__RECORDS SHOWN__
**src/rtl/ad_pkg.sv**
```systemverilog
// Shared types and helpers for the AD7266 sample averager.
// Holds the sample width, FSM state encoding and sign/abs helpers.
package ad_pkg;

    localparam int AD_DATA_W = 12;

    typedef enum logic [1:0] {
        ST_IDLE,
        ST_WAIT,
        ST_CAPTURE,
        ST_OUTPUT
    } ad_state_e;

    function automatic logic signed [31:0] sign_ext(
        input logic [AD_DATA_W-1:0] x
    );
        return 32'(signed'(x));
    endfunction

    // |x| with the most negative code clamped to the largest positive code
    function automatic logic [AD_DATA_W-1:0] abs_sat(
        input logic [AD_DATA_W-1:0] x
    );
        logic [AD_DATA_W-1:0] n;
        n = -x;
        if (!x[AD_DATA_W-1]) return x;
        if (n[AD_DATA_W-1]) return {1'b0, {(AD_DATA_W-1){1'b1}}};
        return n;
    endfunction

endpackage

```
**src/rtl/ad_strobe_sync.sv**
```systemverilog
// Two-flop synchronizer for the reader's frame-done strobe,
// followed by a falling-edge detector producing a 1-cycle pulse.
module ad_strobe_sync (
    input  logic clk,
    input  logic rst,
    input  logic async_i,
    output logic fall_o
);

    logic s1_q;
    logic s2_q;
    logic s3_q;

    always_ff @(posedge clk) begin
        if (rst) begin
            s1_q <= 1'b0;
            s2_q <= 1'b0;
            s3_q <= 1'b0;
        end else begin
            s1_q <= async_i;
            s2_q <= s1_q;
            s3_q <= s2_q;
        end
    end

    assign fall_o = s3_q & ~s2_q;

endmodule

```
**src/rtl/ad_sample_averager.sv**
```systemverilog
// Box-car averager of 2**LOG2_N A/B sample pairs from the AD7266 reader.
// Optional per-channel peak-|x| hold is built when PEAK_HOLD_EN is defined.
module ad_sample_averager
    import ad_pkg::*;
#(
    parameter int DATA_W = AD_DATA_W,
    parameter int LOG2_N = 4
) (
    input  logic              sys_clk,
    input  logic              rst,
    input  logic              en,
    input  logic              rd_done_in,
    input  logic [DATA_W-1:0] a_in,
    input  logic [DATA_W-1:0] b_in,
    output logic [DATA_W-1:0] avg_a,
    output logic [DATA_W-1:0] avg_b,
    output logic              avg_valid,
    output logic [LOG2_N-1:0] frame_cnt,
    output logic [DATA_W-1:0] peak_a,
    output logic [DATA_W-1:0] peak_b
);

    localparam int ACC_W = DATA_W + LOG2_N;

    logic              cap_stb;
    ad_state_e         state_q, state_d;
    logic [ACC_W-1:0]  acc_a_q, acc_a_d;
    logic [ACC_W-1:0]  acc_b_q, acc_b_d;
    logic [LOG2_N-1:0] cnt_q, cnt_d;
    logic [DATA_W-1:0] avg_a_q, avg_a_d;
    logic [DATA_W-1:0] avg_b_q, avg_b_d;
    logic              vld_q, vld_d;
    logic              cap_ovr_q, cap_ovr_d;
    logic [ACC_W-1:0]  sum_a;
    logic [ACC_W-1:0]  sum_b;

    ad_strobe_sync u_sync (
        .clk     (sys_clk),
        .rst     (rst),
        .async_i (rd_done_in),
        .fall_o  (cap_stb)
    );

    assign sum_a = acc_a_q + ACC_W'(sign_ext(a_in));
    assign sum_b = acc_b_q + ACC_W'(sign_ext(b_in));

    // The average is registered on the final CAPTURE so that it is
    // presented together with avg_valid during the OUTPUT cycle.
    always_comb begin
        state_d   = state_q;
        acc_a_d   = acc_a_q;
        acc_b_d   = acc_b_q;
        cnt_d     = cnt_q;
        avg_a_d   = avg_a_q;
        avg_b_d   = avg_b_q;
        vld_d     = 1'b0;
        cap_ovr_d = cap_ovr_q;
        if (cap_stb && (state_q == ST_CAPTURE || state_q == ST_OUTPUT))
            cap_ovr_d = 1'b1;
        if (!en) begin
            state_d = ST_IDLE;
            acc_a_d = '0;
            acc_b_d = '0;
            cnt_d   = '0;
        end else begin
            unique case (state_q)
                ST_IDLE: state_d = ST_WAIT;
                ST_WAIT: if (cap_stb) state_d = ST_CAPTURE;
                ST_CAPTURE: begin
                    acc_a_d = sum_a;
                    acc_b_d = sum_b;
                    cnt_d   = cnt_q + 1'b1;
                    state_d = ST_WAIT;
                    if (cnt_q == '1) begin
                        avg_a_d = sum_a[ACC_W-1:LOG2_N];
                        avg_b_d = sum_b[ACC_W-1:LOG2_N];
                        vld_d   = 1'b1;
                        state_d = ST_OUTPUT;
                    end
                end
                ST_OUTPUT: begin
                    acc_a_d = '0;
                    acc_b_d = '0;
                    cnt_d   = '0;
                    state_d = ST_WAIT;
                end
                default: state_d = ST_IDLE;
            endcase
        end
    end

    always_ff @(posedge sys_clk) begin
        if (rst) begin
            state_q   <= ST_IDLE;
            acc_a_q   <= '0;
            acc_b_q   <= '0;
            cnt_q     <= '0;
            avg_a_q   <= '0;
            avg_b_q   <= '0;
            vld_q     <= 1'b0;
            cap_ovr_q <= 1'b0;
        end else begin
            state_q   <= state_d;
            acc_a_q   <= acc_a_d;
            acc_b_q   <= acc_b_d;
            cnt_q     <= cnt_d;
            avg_a_q   <= avg_a_d;
            avg_b_q   <= avg_b_d;
            vld_q     <= vld_d;
            cap_ovr_q <= cap_ovr_d;
        end
    end

    assign avg_a     = avg_a_q;
    assign avg_b     = avg_b_q;
    assign avg_valid = vld_q;
    assign frame_cnt = cnt_q;

`ifdef PEAK_HOLD_EN
    logic              pk_cap;
    logic              pk_last;
    logic [DATA_W-1:0] abs_a, abs_b, max_a, max_b;
    logic [DATA_W-1:0] run_a_q, run_a_d, run_b_q, run_b_d;
    logic [DATA_W-1:0] peak_a_q, peak_a_d, peak_b_q, peak_b_d;

    assign pk_cap  = en && (state_q == ST_CAPTURE);
    assign pk_last = pk_cap && (cnt_q == '1);
    assign abs_a   = abs_sat(a_in);
    assign abs_b   = abs_sat(b_in);
    assign max_a   = (abs_a > run_a_q) ? abs_a : run_a_q;
    assign max_b   = (abs_b > run_b_q) ? abs_b : run_b_q;

    always_comb begin
        run_a_d  = run_a_q;
        run_b_d  = run_b_q;
        peak_a_d = peak_a_q;
        peak_b_d = peak_b_q;
        if (!en) begin
            run_a_d = '0;
            run_b_d = '0;
        end else if (pk_last) begin
            peak_a_d = max_a;
            peak_b_d = max_b;
            run_a_d  = '0;
            run_b_d  = '0;
        end else if (pk_cap) begin
            run_a_d = max_a;
            run_b_d = max_b;
        end
    end

    always_ff @(posedge sys_clk) begin
        if (rst) begin
            run_a_q  <= '0;
            run_b_q  <= '0;
            peak_a_q <= '0;
            peak_b_q <= '0;
        end else begin
            run_a_q  <= run_a_d;
            run_b_q  <= run_b_d;
            peak_a_q <= peak_a_d;
            peak_b_q <= peak_b_d;
        end
    end

    assign peak_a = peak_a_q;
    assign peak_b = peak_b_q;
`else
    assign peak_a = '0;
    assign peak_b = '0;
`endif

endmodule
```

__EXERCISE DESCRIPTION__
Lines in the records above that carry the word "localparam" are to be located and copied.

__FINAL ANSWER__
    localparam int AD_DATA_W = 12;
    localparam int ACC_W = DATA_W + LOG2_N;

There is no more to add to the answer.